SCOTTSDALE, Ariz.-- Friends and family members of a 25 year-old Marine killed Saturday by a Scottsdale police lieutenant are questioning the use of lethal force.
Police said the man, Sgt. Jason Prostrollo, came at them holding pieces of a pool cue and would not surrender.
"I understand police officers have a tough job to do and somebody made a snap decision, but I would like to know why so much force was used with a kid who is less than 6 feet tall with a dog and police officers involved when it could have been handled a different way?" said Bill Prathen, a friend of Prostrollo's.

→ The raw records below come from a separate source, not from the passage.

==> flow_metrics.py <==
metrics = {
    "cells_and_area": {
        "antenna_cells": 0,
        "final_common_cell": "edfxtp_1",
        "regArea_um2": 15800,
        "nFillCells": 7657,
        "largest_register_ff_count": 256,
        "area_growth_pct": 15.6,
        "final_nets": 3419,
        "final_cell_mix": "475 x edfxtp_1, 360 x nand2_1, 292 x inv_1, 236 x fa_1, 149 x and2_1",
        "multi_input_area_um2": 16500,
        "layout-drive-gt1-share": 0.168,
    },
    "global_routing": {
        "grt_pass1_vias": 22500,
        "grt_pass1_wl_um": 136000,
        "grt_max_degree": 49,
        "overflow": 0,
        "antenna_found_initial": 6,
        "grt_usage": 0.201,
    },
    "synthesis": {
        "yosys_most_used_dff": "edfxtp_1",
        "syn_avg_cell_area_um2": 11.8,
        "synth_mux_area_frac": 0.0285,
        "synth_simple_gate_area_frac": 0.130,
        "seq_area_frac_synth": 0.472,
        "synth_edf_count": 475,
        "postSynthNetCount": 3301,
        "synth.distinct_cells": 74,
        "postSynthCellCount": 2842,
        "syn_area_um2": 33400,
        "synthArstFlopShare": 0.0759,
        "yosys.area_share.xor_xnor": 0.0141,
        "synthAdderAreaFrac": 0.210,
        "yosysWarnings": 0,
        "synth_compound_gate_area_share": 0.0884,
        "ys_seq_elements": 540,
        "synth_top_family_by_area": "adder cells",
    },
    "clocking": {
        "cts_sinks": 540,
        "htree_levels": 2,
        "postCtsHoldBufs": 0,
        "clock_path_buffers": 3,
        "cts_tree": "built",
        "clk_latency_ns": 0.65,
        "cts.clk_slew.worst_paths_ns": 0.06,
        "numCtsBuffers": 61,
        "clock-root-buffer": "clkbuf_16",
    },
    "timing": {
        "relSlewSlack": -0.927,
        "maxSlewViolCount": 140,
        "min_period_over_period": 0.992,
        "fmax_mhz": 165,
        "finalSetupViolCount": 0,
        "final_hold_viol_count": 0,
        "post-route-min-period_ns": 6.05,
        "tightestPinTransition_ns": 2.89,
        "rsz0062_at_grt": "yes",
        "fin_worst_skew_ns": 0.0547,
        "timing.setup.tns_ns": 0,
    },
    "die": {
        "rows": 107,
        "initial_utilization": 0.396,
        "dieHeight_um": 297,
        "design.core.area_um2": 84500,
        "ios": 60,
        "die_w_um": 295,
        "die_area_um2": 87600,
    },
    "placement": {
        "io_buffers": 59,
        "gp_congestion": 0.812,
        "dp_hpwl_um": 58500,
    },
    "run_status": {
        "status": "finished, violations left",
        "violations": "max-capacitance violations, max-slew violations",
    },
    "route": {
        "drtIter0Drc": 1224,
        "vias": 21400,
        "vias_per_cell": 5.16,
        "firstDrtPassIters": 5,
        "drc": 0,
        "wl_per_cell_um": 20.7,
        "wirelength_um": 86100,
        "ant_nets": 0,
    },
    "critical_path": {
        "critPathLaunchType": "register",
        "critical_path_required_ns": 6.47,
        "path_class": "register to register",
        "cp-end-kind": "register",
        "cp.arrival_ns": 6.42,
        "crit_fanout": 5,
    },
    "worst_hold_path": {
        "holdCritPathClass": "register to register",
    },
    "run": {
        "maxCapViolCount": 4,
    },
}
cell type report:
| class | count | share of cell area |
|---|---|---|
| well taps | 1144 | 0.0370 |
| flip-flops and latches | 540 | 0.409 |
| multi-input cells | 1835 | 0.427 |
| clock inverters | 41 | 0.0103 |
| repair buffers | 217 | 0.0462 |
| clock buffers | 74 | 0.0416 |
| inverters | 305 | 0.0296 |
File: src/sv/hps_pkg.sv
// shared types, constants and helpers for the humidifier press sequencer
// no dependencies; used by hps_seq, humidifier_press_sequencer and hps_chk
package hps_pkg;

   localparam int COUNT_BITS = 16;
   localparam logic [31:0] COUNT_MAX = 32'((64'd1 << COUNT_BITS) - 64'd1);

   localparam int LEVEL_BITS = 10;
   localparam int LEN_BITS   = 16;
   localparam int PHASE_BITS = 3;
   localparam int CSR_INDEX_BITS = 3;
   localparam int CSR_DATA_BITS  = 16;
   localparam int REQ_DATA_BITS  = 16;
   localparam int RSP_DATA_BITS  = 8;

   // register indexes
   localparam logic [CSR_INDEX_BITS-1:0] CSR_HUMI_ON   = 3'd0;
   localparam logic [CSR_INDEX_BITS-1:0] CSR_HUMI_OFF  = 3'd1;
   localparam logic [CSR_INDEX_BITS-1:0] CSR_ALARM_HI  = 3'd2;
   localparam logic [CSR_INDEX_BITS-1:0] CSR_PRESS_MS  = 3'd3;
   localparam logic [CSR_INDEX_BITS-1:0] CSR_REST_MS   = 3'd4;

   // register reset values
   localparam logic [LEVEL_BITS-1:0] HUMI_ON_RST  = 10'd500;
   localparam logic [LEVEL_BITS-1:0] HUMI_OFF_RST = 10'd600;
   localparam logic [LEVEL_BITS-1:0] ALARM_HI_RST = 10'd700;
   localparam logic [LEN_BITS-1:0]   PRESS_RST    = 16'd200;
   localparam logic [LEN_BITS-1:0]   REST_RST     = 16'd1000;

   // item kinds on tuser
   localparam logic CMD_TICK   = 1'b0;
   localparam logic CMD_SAMPLE = 1'b1;

   // sequencer phases
   localparam logic [PHASE_BITS-1:0] PH_IDLE  = 3'd0;
   localparam logic [PHASE_BITS-1:0] PH_ONP   = 3'd1;
   localparam logic [PHASE_BITS-1:0] PH_ON    = 3'd2;
   localparam logic [PHASE_BITS-1:0] PH_OFFP1 = 3'd3;
   localparam logic [PHASE_BITS-1:0] PH_REST  = 3'd4;
   localparam logic [PHASE_BITS-1:0] PH_OFFP2 = 3'd5;

   typedef struct packed {
      logic                  drive;
      logic [PHASE_BITS-1:0] phase;
      logic [COUNT_BITS-1:0] count;
   } seq_state_type;

   // length loaded into the countdown, saturated to the counter width
   function automatic logic [COUNT_BITS-1:0] load_len(input logic [LEN_BITS-1:0] len);
      logic [31:0] wide;
      wide = 32'(len);
      if (wide > COUNT_MAX) begin
         return COUNT_MAX[COUNT_BITS-1:0];
      end
      return wide[COUNT_BITS-1:0];
   endfunction

endpackage
`src/rtl/core/gaussian_blur_5x5_window_top_assert.svh`:
```
// Assertion macros for the 5x5 blur window block.
// Included by the top level and the result queue; clocked on aclk, reset by aresetn.
`ifndef GAUSSIAN_BLUR_5X5_WINDOW_TOP_ASSERT_SVH
`define GAUSSIAN_BLUR_5X5_WINDOW_TOP_ASSERT_SVH
`ifndef ASSERT_OFF
`define GBW_ASSERT(label, prop, msg) \
    label: assert property (@(posedge aclk) disable iff (!aresetn) (prop)) else $error(msg);
`define GBW_ASSERT_IMPL(label, ante, cons, msg) \
    label: assert property (@(posedge aclk) disable iff (!aresetn) (ante) |-> (cons)) \
        else $error(msg);
`else
`define GBW_ASSERT(label, prop, msg)
`define GBW_ASSERT_IMPL(label, ante, cons, msg)
`endif
`endif

```
`src/rtl/core/gbw_pkg.sv`:
```
// Shared types, constants and arithmetic helpers for the 5x5 blur window block.
// No dependencies.
package gbw_pkg;

    localparam int MAX_WIDTH_DEF  = 2048;
    localparam int MAX_HEIGHT_DEF = 2048;

    localparam int PIX_W     = 8;
    localparam int CHANNELS  = 3;
    localparam int RGB_W     = PIX_W * CHANNELS;
    localparam int LINES     = 4;
    localparam int LINE_W    = RGB_W * LINES;
    localparam int TAPS      = 5;
    localparam int DIM_W     = 12;
    localparam int COORD_W   = 11;
    localparam int CFG_IDX_W = 4;

    localparam int VSUM_W = 12;
    localparam int HSUM_W = 15;

    localparam int              RECIP_SHIFT = 22;
    localparam int              RECIP_W     = 16;
    localparam logic [RECIP_W-1:0] RECIP_100 = 16'd41944;

    localparam int MIN_DIM    = 5;
    localparam int EMIT_START = 4;
    localparam int CENTER_OFS = 2;

    localparam logic [DIM_W-1:0] WIDTH_RST  = 12'd640;
    localparam logic [DIM_W-1:0] HEIGHT_RST = 12'd480;

    localparam int FIFO_DEPTH = 8;

    typedef enum logic [CFG_IDX_W-1:0] {
        REG_IMAGE_WIDTH  = 4'd0,
        REG_IMAGE_HEIGHT = 4'd1
    } cfg_reg_t;

    typedef struct packed {
        logic [COORD_W-1:0] center_row;
        logic [COORD_W-1:0] center_col;
        logic [PIX_W-1:0]   red;
        logic [PIX_W-1:0]   green;
        logic [PIX_W-1:0]   blue;
        logic               frame_last;
    } result_t;

    // 1 2 4 2 1 weighted sum of five 8-bit samples
    function automatic logic [VSUM_W-1:0] vsum5(input logic [PIX_W-1:0] a,
                                                input logic [PIX_W-1:0] b,
                                                input logic [PIX_W-1:0] c,
                                                input logic [PIX_W-1:0] d,
                                                input logic [PIX_W-1:0] e);
        return VSUM_W'(a) + (VSUM_W'(b) << 1) + (VSUM_W'(c) << 2)
             + (VSUM_W'(d) << 1) + VSUM_W'(e);
    endfunction

    function automatic logic [HSUM_W-1:0] hsum5(input logic [VSUM_W-1:0] a,
                                                input logic [VSUM_W-1:0] b,
                                                input logic [VSUM_W-1:0] c,
                                                input logic [VSUM_W-1:0] d,
                                                input logic [VSUM_W-1:0] e);
        return HSUM_W'(a) + (HSUM_W'(b) << 1) + (HSUM_W'(c) << 2)
             + (HSUM_W'(d) << 1) + HSUM_W'(e);
    endfunction

    // exact floor(x / 100) for x < 25600 via reciprocal multiply
    function automatic logic [PIX_W-1:0] div100(input logic [HSUM_W-1:0] x);
        logic [HSUM_W+RECIP_W-1:0] prod;
        prod = (HSUM_W+RECIP_W)'(x) * (HSUM_W+RECIP_W)'(RECIP_100);
        return prod[RECIP_SHIFT +: PIX_W];
    endfunction

endpackage

```
`src/rtl/core/gbw_result_fifo.sv`:
```
// Result queue between the blur pipeline and the output channel.
// Depends on gbw_pkg and the assertion macro header.
`include "gaussian_blur_5x5_window_top_assert.svh"
module gbw_result_fifo
    import gbw_pkg::*;
#(
    parameter int DEPTH = FIFO_DEPTH
) (
    input  logic    aclk,
    input  logic    aresetn,
    input  logic    push,
    input  result_t push_data,
    input  logic    pop,
    output logic    head_valid,
    output result_t head_data
);

    localparam int PTR_W = (DEPTH > 1) ? $clog2(DEPTH) : 1;
    localparam int CNT_W = $clog2(DEPTH + 1);

    result_t            slot_reg [DEPTH];
    logic [PTR_W-1:0]   wr_ptr_reg, wr_ptr_next;
    logic [PTR_W-1:0]   rd_ptr_reg, rd_ptr_next;
    logic [CNT_W-1:0]   count_reg, count_next;

    always_comb begin
        wr_ptr_next = wr_ptr_reg;
        rd_ptr_next = rd_ptr_reg;
        count_next  = count_reg;
        if (push) begin
            wr_ptr_next = (32'(wr_ptr_reg) == DEPTH - 1) ? '0 : wr_ptr_reg + 1'b1;
        end
        if (pop) begin
            rd_ptr_next = (32'(rd_ptr_reg) == DEPTH - 1) ? '0 : rd_ptr_reg + 1'b1;
        end
        if (push && !pop) begin
            count_next = count_reg + 1'b1;
        end else if (!push && pop) begin
            count_next = count_reg - 1'b1;
        end
    end

    always_ff @(posedge aclk) begin
        if (!aresetn) begin
            wr_ptr_reg <= '0;
            rd_ptr_reg <= '0;
            count_reg  <= '0;
        end else begin
            wr_ptr_reg <= wr_ptr_next;
            rd_ptr_reg <= rd_ptr_next;
            count_reg  <= count_next;
        end
    end

    always_ff @(posedge aclk) begin
        if (push) begin
            slot_reg[wr_ptr_reg] <= push_data;
        end
    end

    assign head_valid = (count_reg != '0);
    assign head_data  = slot_reg[rd_ptr_reg];

    `GBW_ASSERT_IMPL(a_fifo_no_overflow, push && !pop, 32'(count_reg) < DEPTH, "result queue overflow")
    `GBW_ASSERT_IMPL(a_fifo_no_underflow, pop, count_reg != '0, "result queue underflow")

endmodule

```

Prostrollo's family echoed that sentiment, telling 3TV in a statement: "We have lots of unanswered questions and we are concerned about lethal force as the only option available."
Scottsdale police said they initially attempted a less-lethal tactic by deploying a K-9 police dog, but Prostrollo still would not surrender.
It all started when Prostrollo left a bar near Scottsdale Road and Shea Boulevard and went back to the North Scottsdale home of a couple with whom he had been playing pool.
Police said Prostrollo got in an argument with the male homeowner and left in a cab. They said he pulled a knife on the cab driver and demanded he be taken back to the home.
When he arrived back at the house police say he brandished the knife again, and the couple called 911.
Scottsdale police Sgt. Mark Clark said Prostrollo approached officers with two pieces of a pool cue in his hand.
"He was making threatening gestures he was coming at the officers, appeared to be intoxicated and aggressive; he would not listen to our commands to stop," Clark said.
That's when the officers unleashed the K-9. The dog bit Prostrollo but police said he continued to act aggressively.
"We had the less lethal option, the dog option; unfortunately that didn't work," Clark said. "He kept coming at our officers and at that point [the lieutenant] had to fire."
Lt. Ron Bayne, a 19-year veteran of the Scottsdale police force, fired two rounds. One struck and killed Prostrollo. The second hit and injured the K-9 "Raider."
Clark said the officers did not attempt to use a Taser® because it was too windy at the time.
Prostrollo served two tours of duty in Iraq and had been working as a waiter and a bouncer according to friends.